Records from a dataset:
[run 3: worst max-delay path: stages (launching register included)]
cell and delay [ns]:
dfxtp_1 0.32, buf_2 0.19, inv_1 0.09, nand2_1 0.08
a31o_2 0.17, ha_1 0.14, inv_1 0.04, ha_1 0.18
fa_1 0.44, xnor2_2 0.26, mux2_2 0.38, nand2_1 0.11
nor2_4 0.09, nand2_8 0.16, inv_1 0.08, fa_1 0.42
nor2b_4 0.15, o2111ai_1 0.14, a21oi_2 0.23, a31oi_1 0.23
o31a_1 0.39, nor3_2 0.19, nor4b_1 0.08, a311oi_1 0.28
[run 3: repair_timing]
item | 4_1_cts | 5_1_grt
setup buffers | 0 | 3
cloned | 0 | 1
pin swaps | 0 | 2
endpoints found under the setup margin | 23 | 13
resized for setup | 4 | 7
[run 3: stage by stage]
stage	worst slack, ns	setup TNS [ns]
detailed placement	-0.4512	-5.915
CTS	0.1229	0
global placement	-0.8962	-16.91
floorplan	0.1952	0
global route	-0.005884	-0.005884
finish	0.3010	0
### src/rtl/axi_ni_response_depacketizer_ctrl_pkg.sv
// Shared constants for the AXI initiator NI response depacketizer.
// Flit-type encoding, counter/ID widths and AXI response codes, plus small
// flit-type decode helpers used by the sequencing FSM.
package axi_ni_response_depacketizer_ctrl_pkg;

   // Flit type field occupies the low FTYPEWD bits of every flit.
   localparam int FTYPEWD         = 2;
   localparam int COUNTERFLITWD   = 3;
   localparam int PACKETTRANSIDWD = 4;

   localparam logic [FTYPEWD-1:0] FTYPE_BODY     = 2'b00;
   localparam logic [FTYPEWD-1:0] FTYPE_HEAD     = 2'b01;
   localparam logic [FTYPEWD-1:0] FTYPE_TAIL     = 2'b10;
   localparam logic [FTYPEWD-1:0] FTYPE_HEADTAIL = 2'b11;

   localparam logic [1:0] AXI_RESP_OKAY   = 2'b00;
   localparam logic [1:0] AXI_RESP_EXOKAY = 2'b01;

   // Flit opens a packet.
   function automatic logic ftype_is_head(input logic [FTYPEWD-1:0] t);
      return (t == FTYPE_HEAD) || (t == FTYPE_HEADTAIL);
   endfunction

   // Flit closes a packet.
   function automatic logic ftype_is_tail(input logic [FTYPEWD-1:0] t);
      return (t == FTYPE_TAIL) || (t == FTYPE_HEADTAIL);
   endfunction

endpackage

### src/rtl/axi_ni_response_depacketizer_ctrl.sv
// Sequencing FSM for the AXI initiator NI response path.
// Accepts response flits from the NoC ejection port, steers the header flits
// into the external header register (sample_header / flit_count), then emits
// either an AXI R burst (read packets, one beat per payload flit, zero-latency
// pass-through) or a single AXI B beat (write packets).
// Ports:
//   clk, rst                        clock, synchronous active-high reset
//   flit, flit_valid, flit_ready    NoC ejection handshake
//   sample_header, flit_count       capture strobe/index to header register
//   packet_type_is_read,
//   message_is_locked, received_id  decoded header fields
//   rvalid/rready/rdata/rid/rresp/rlast  AXI R channel
//   bvalid/bready/bid/bresp         AXI B channel
//   protocol_error                  one-cycle pulse on malformed packet
module axi_ni_response_depacketizer_ctrl
   import axi_ni_response_depacketizer_ctrl_pkg::*;
#(
   parameter int FLIT_WIDTH       = 32,
   parameter int RESP_HEADERFLITS = 2,
   parameter int DATA_WIDTH       = FLIT_WIDTH - FTYPEWD
) (
   input  logic                       clk,
   input  logic                       rst,
   input  logic [FLIT_WIDTH-1:0]      flit,
   input  logic                       flit_valid,
   output logic                       flit_ready,
   output logic                       sample_header,
   output logic [COUNTERFLITWD-1:0]   flit_count,
   input  logic                       packet_type_is_read,
   input  logic                       message_is_locked,
   input  logic [PACKETTRANSIDWD-1:0] received_id,
   output logic                       rvalid,
   input  logic                       rready,
   output logic [DATA_WIDTH-1:0]      rdata,
   output logic [PACKETTRANSIDWD-1:0] rid,
   output logic [1:0]                 rresp,
   output logic                       rlast,
   output logic                       bvalid,
   input  logic                       bready,
   output logic [PACKETTRANSIDWD-1:0] bid,
   output logic [1:0]                 bresp,
   output logic                       protocol_error
);

   localparam logic [2:0] IDLE   = 3'd0;
   localparam logic [2:0] HEADER = 3'd1;
   localparam logic [2:0] DECODE = 3'd2;
   localparam logic [2:0] RDATA  = 3'd3;
   localparam logic [2:0] BRESP  = 3'd4;

   localparam logic [COUNTERFLITWD-1:0] LAST_IDX = COUNTERFLITWD'(RESP_HEADERFLITS - 1);

   logic [2:0]         state;
   logic [FTYPEWD-1:0] ftype;
   logic               acc;
   logic               f_head;
   logic               f_tail;
   // Whether the last header flit also closed the packet; decides read/write legality in DECODE.
   logic               last_hdr_tail;

   assign ftype  = flit[FTYPEWD-1:0];
   assign f_head = ftype_is_head(ftype);
   assign f_tail = ftype_is_tail(ftype);
   assign acc    = flit_valid & flit_ready;

   assign rdata = flit[FLIT_WIDTH-1:FTYPEWD];
   assign rid   = received_id;
   assign bid   = received_id;
   assign rresp = message_is_locked ? AXI_RESP_EXOKAY : AXI_RESP_OKAY;
   assign bresp = message_is_locked ? AXI_RESP_EXOKAY : AXI_RESP_OKAY;
   assign rlast = (ftype == FTYPE_TAIL);

   always_comb begin
      flit_ready    = 1'b0;
      sample_header = 1'b0;
      rvalid        = 1'b0;
      case (state)
         IDLE: begin
            flit_ready    = 1'b1;
            sample_header = flit_valid & f_head;
         end
         HEADER: begin
            flit_ready    = 1'b1;
            sample_header = flit_valid;
         end
         RDATA: begin
            // A stray head flit is never shown on R; it is swallowed immediately as an error.
            rvalid     = flit_valid & ~f_head;
            flit_ready = f_head ? 1'b1 : rready;
         end
         default: begin
            flit_ready    = 1'b0;
            sample_header = 1'b0;
            rvalid        = 1'b0;
         end
      endcase
   end

   always_ff @(posedge clk) begin
      if (rst) begin
         state          <= IDLE;
         flit_count     <= '0;
         bvalid         <= 1'b0;
         protocol_error <= 1'b0;
         last_hdr_tail  <= 1'b0;
      end else begin
         protocol_error <= 1'b0;
         case (state)
            IDLE: begin
               if (acc) begin
                  if (f_head) begin
                     if (RESP_HEADERFLITS == 1) begin
                        last_hdr_tail <= f_tail;
                        state         <= DECODE;
                     end else if (f_tail) begin
                        // HEADTAIL cannot carry a multi-flit header.
                        protocol_error <= 1'b1;
                     end else begin
                        flit_count <= 1;
                        state      <= HEADER;
                     end
                  end else begin
                     protocol_error <= 1'b1;
                  end
               end
            end
            HEADER: begin
               if (acc) begin
                  if (flit_count == LAST_IDX) begin
                     flit_count    <= '0;
                     last_hdr_tail <= f_tail;
                     state         <= DECODE;
                  end else if (f_tail) begin
                     flit_count     <= '0;
                     protocol_error <= 1'b1;
                     state          <= IDLE;
                  end else begin
                     flit_count <= flit_count + 1'b1;
                  end
               end
            end
            DECODE: begin
               // Header register outputs are stable here.
               if (packet_type_is_read) begin
                  if (last_hdr_tail) begin
                     protocol_error <= 1'b1;
                     state          <= IDLE;
                  end else begin
                     state <= RDATA;
                  end
               end else if (last_hdr_tail) begin
                  bvalid <= 1'b1;
                  state  <= BRESP;
               end else begin
                  // Write packet still open after its header: remaining flits surface as errors in IDLE.
                  protocol_error <= 1'b1;
                  state          <= IDLE;
               end
            end
            RDATA: begin
               if (acc) begin
                  if (f_head) begin
                     protocol_error <= 1'b1;
                     state          <= IDLE;
                  end else if (ftype == FTYPE_TAIL) begin
                     state <= IDLE;
                  end
               end
            end
            BRESP: begin
               if (bready) begin
                  bvalid <= 1'b0;
                  state  <= IDLE;
               end
            end
            default: begin
               state <= IDLE;
            end
         endcase
      end
   end

endmodule

### config.mk
export PLATFORM = sky130hd
export DESIGN_NAME = axi_ni_response_depacketizer_ctrl
export DESIGN_NICKNAME = d
export VERILOG_FILES = /design/src/rtl/axi_ni_response_depacketizer_ctrl_pkg.sv /design/src/rtl/axi_ni_response_depacketizer_ctrl.sv
export SDC_FILE = /design/constraint.sdc
export NUM_CORES = 1
export LEC_CHECK = 0
export BUFFER_PORTS_ARGS = -buffer_cell sky130_fd_sc_hd__buf_2
export CELL_PAD_IN_SITES_DETAIL_PLACEMENT = 1
export CELL_PAD_IN_SITES_GLOBAL_PLACEMENT = 1
export CORE_MARGIN = 2
export CORE_UTILIZATION = 24
export CTS_CLUSTER_SIZE = 30
export DETAILED_ROUTE_END_ITERATION = 8
export MAX_ROUTING_LAYER = met4
export PLACE_DENSITY_LB_ADDON = 0.1
export REMOVE_ABC_BUFFERS = 1
export SYNTH_ARGS = -nofsm -noshare
export SYNTH_HDL_FRONTEND = slang
export SYNTH_SLANG_ARGS = --single-unit
### constraint.sdc
create_clock -name clk -period 4.3 [get_ports clk]
set_input_delay 0.215 -clock clk [delete_from_list [all_inputs] [get_ports clk]]
set_output_delay 0.215 -clock clk [all_outputs]
set_load 0.02 [all_outputs]
==> flow_metrics.py, run 1 <==
metrics = {
    "floorplanning": {
        "ios": 94,
        "coreArea_um2": 3660,
        "rows": 22,
        "dieWidth_um": 65.8,
        "die_y_um": 65.8,
        "initial_core_util_pct": 25.0,
        "fp.dieArea_um2": 4330,
    },
    "global_routing": {
        "grt_max_degree": 14,
        "grt_overflow": 0,
        "grt_pass1_wl_mm": 5.07,
        "antenna_found_initial": 0,
        "grt_pass1_vias": 771,
        "grt_usage_pct": 17.1,
    },
    "sta": {
        "rsz0062_at_grt": "no",
        "max_freq_ghz": 0.502,
        "hold_viol": 0,
        "fin_setup_tns_ns": 0,
        "period_minus_slack_ns": 1.99,
        "final.setup_skew_ns": 0.00623,
        "timing.final.crit_share_pct": 46.3,
        "whs_ns": 0.232,
        "drv_slew": 0,
        "finalSetupViolCount": 0,
    },
    "synth": {
        "synth_xor_area_share_pct": 0,
        "synth_area_um2": 916,
        "synth_cell_types": 30,
        "ys_ff_latch": 9,
        "synth-seq-area-share_pct": 19.7,
        "synthMuxAreaShare_pct": 1.09,
        "yosysTopAreaCell": "buf_4",
        "syn_inst": 118,
        "yosysWarnings": 0,
        "synth.area.top_cells": "buf_4, dfxtp_1, ha_1",
        "synth_fa_ha_area_share_pct": 5.46,
        "synth_top_family_by_area": "buffers and inverters",
        "synth-simple-area-share_pct": 20.1,
        "synth_compound_area_share_pct": 14.3,
        "avgSynthCellArea_um2": 7.76,
        "synth_top_area_share_pct": 34.4,
    },
    "power": {
        "switching_power_w": 0.0000598,
        "pwr-share-clk_pct": 44.3,
        "pwr-share-seq_pct": 39.9,
        "combPwrFrac_pct": 15.8,
        "swShare_pct": 26.6,
        "p_per_area_nw_per_um2": 293,
        "peakVddDrop_mv": 0.165,
        "power.leakage_nw": 0.311,
        "p_int_w": 0.000165,
    },
    "setup_path": {
        "cp_slowest_cell": "dfxtp_1",
        "reg2reg_from": "state[0]$_SDFFE_PP0P_",
        "crit_arrival_ns": 2.16,
        "timing.rr.end": "flit_count[2]$_SDFFE_PP0P_",
        "path_buf_inv": 0,
        "crit_required_ns": 4.47,
        "start_kind": "flip-flop",
        "rr_worst_depth": 4,
        "crit_path_end_kind": "flip-flop",
        "r2r_setup_slack_ns": 2.31,
        "cp_cell_sequence": "or3b_4 > or3_4 > or4_1 > a21oi_1",
        "cp_max_fo": 13,
        "crit_cells": 4,
        "critPathMaxStageDelay_ns": 0.56,
        "crit_family": "simple AND/OR/NAND/NOR gates",
        "path_class": "reg2reg",
    },
    "final_layout": {
        "layout_commonest_cell": "buf_2",
        "drive_gt1_share_pct": 23.7,
        "fillers": 448,
        "layout_common_cells": "buf_2, nor3_1, dfxtp_1",
        "seq_area_um2": 180,
        "antenna_cells": 0,
        "area_delta_synth_final_pct": -16.3,
        "multiInputGateArea_um2": 383,
        "nets": 141,
    },
    "hold_path": {
        "holdCritPathClass": "in2reg",
        "whs_path_depth": 2,
        "min_to": "bvalid$_SDFFE_PP0P_",
        "min_from": "bready",
    },
    "detailed_routing": {
        "via_count": 724,
        "vias_per_cell": 5.13,
        "first_pass_iters": 4,
        "first_iter_violations": 27,
        "avgRoutedWirePerCell_um": 24.1,
        "ant_nets": 0,
        "wirelength_mm": 3.40,
        "drcViolationCount": 0,
    },
    "clock_network": {
        "cts.clk_slew.worst_paths_ns": 0.05,
        "cts_tree": "built",
        "clk_path_buf_depth": 2,
        "postCtsSetupBuffers": 0,
        "postCtsHoldBufs": 0,
        "root_buffer": "clkbuf_8",
        "numCtsBuffers": 3,
        "cts_resized": 0,
        "clock-sinks": 9,
        "worstSkewPairLatency_ns": 0.23,
        "cts_max_level": 1,
    },
    "placement": {
        "gp_congestion": 0.695,
        "dpl.hpwl_mm": 2.68,
        "port_buffers": 16,
    },
    "status": {
        "status": "finished clean",
    },
    "flow_run": {
        "maxCapViolations": 0,
    },
}
## sequential cells by signal (all words and copies together) (netlist names)
signal and flops:
last_hdr_tail 1, state 3, bvalid 1, flit_count 3, protocol_error 1
## area by class of cell
cell class | count | area share, %
clock buffers | 4 | 5.87
flip-flops and latches | 9 | 23.5
multi-input cells | 59 | 49.9
well taps | 48 | 7.83
inverters | 5 | 2.45
repair buffers | 16 | 10.4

# [WORK REQUEST]
Please count the lines that hold "rvalid" in this data and report the total alone.

# [FINAL ANSWER]
5